## config.mk

```make
export PLATFORM = sky130hd
export DESIGN_NAME = waypoint_sequencer_flat
export DESIGN_NICKNAME = d
export VERILOG_FILES = /design/src/rtl/waypoint_sequencer_if.sv /design/src/rtl/waypoint_sequencer.sv /design/src/flat_wrapper.sv
export SDC_FILE = /design/constraint.sdc
export NUM_CORES = 1
export LEC_CHECK = 0
export ABC_CLOCK_PERIOD_IN_PS = 8300
export BUFFER_PORTS_ARGS = -buffer_cell sky130_fd_sc_hd__buf_4
export CAP_MARGIN = 40
export CORE_MARGIN = 2
export CORE_UTILIZATION = 50
export DETAILED_ROUTE_END_ITERATION = 10
export PLACE_DENSITY_LB_ADDON = 0.05
export REMOVE_ABC_BUFFERS = 1
export SETUP_SLACK_MARGIN = 0.3
export SKIP_LAST_GASP = 1
export SLEW_MARGIN = 10
export SYNTH_ARGS = -nofsm -noshare
export SYNTH_HDL_FRONTEND = slang
export SYNTH_SLANG_ARGS = --single-unit
```

## constraint.sdc

```tcl
create_clock -name clk -period 8.3 [get_ports clk]
set_clock_uncertainty 0.15 [all_clocks]
set_input_delay 0.83 -clock clk [delete_from_list [all_inputs] [get_ports clk]]
set_output_delay 0.83 -clock clk [all_outputs]
set_load 0.05 [all_outputs]
```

### WHAT YOU ARE ASKED TO DO
Would you print each line of the material exactly?

### RESPONSE AREA
## config.mk

```make
export PLATFORM = sky130hd
export DESIGN_NAME = waypoint_sequencer_flat
export DESIGN_NICKNAME = d
export VERILOG_FILES = /design/src/rtl/waypoint_sequencer_if.sv /design/src/rtl/waypoint_sequencer.sv /design/src/flat_wrapper.sv
export SDC_FILE = /design/constraint.sdc
export NUM_CORES = 1
export LEC_CHECK = 0
export ABC_CLOCK_PERIOD_IN_PS = 8300
export BUFFER_PORTS_ARGS = -buffer_cell sky130_fd_sc_hd__buf_4
export CAP_MARGIN = 40
export CORE_MARGIN = 2
export CORE_UTILIZATION = 50
export DETAILED_ROUTE_END_ITERATION = 10
export PLACE_DENSITY_LB_ADDON = 0.05
export REMOVE_ABC_BUFFERS = 1
export SETUP_SLACK_MARGIN = 0.3
export SKIP_LAST_GASP = 1
export SLEW_MARGIN = 10
export SYNTH_ARGS = -nofsm -noshare
export SYNTH_HDL_FRONTEND = slang
export SYNTH_SLANG_ARGS = --single-unit
```

## constraint.sdc

```tcl
create_clock -name clk -period 8.3 [get_ports clk]
set_clock_uncertainty 0.15 [all_clocks]
set_input_delay 0.83 -clock clk [delete_from_list [all_inputs] [get_ports clk]]
set_output_delay 0.83 -clock clk [all_outputs]
set_load 0.05 [all_outputs]
```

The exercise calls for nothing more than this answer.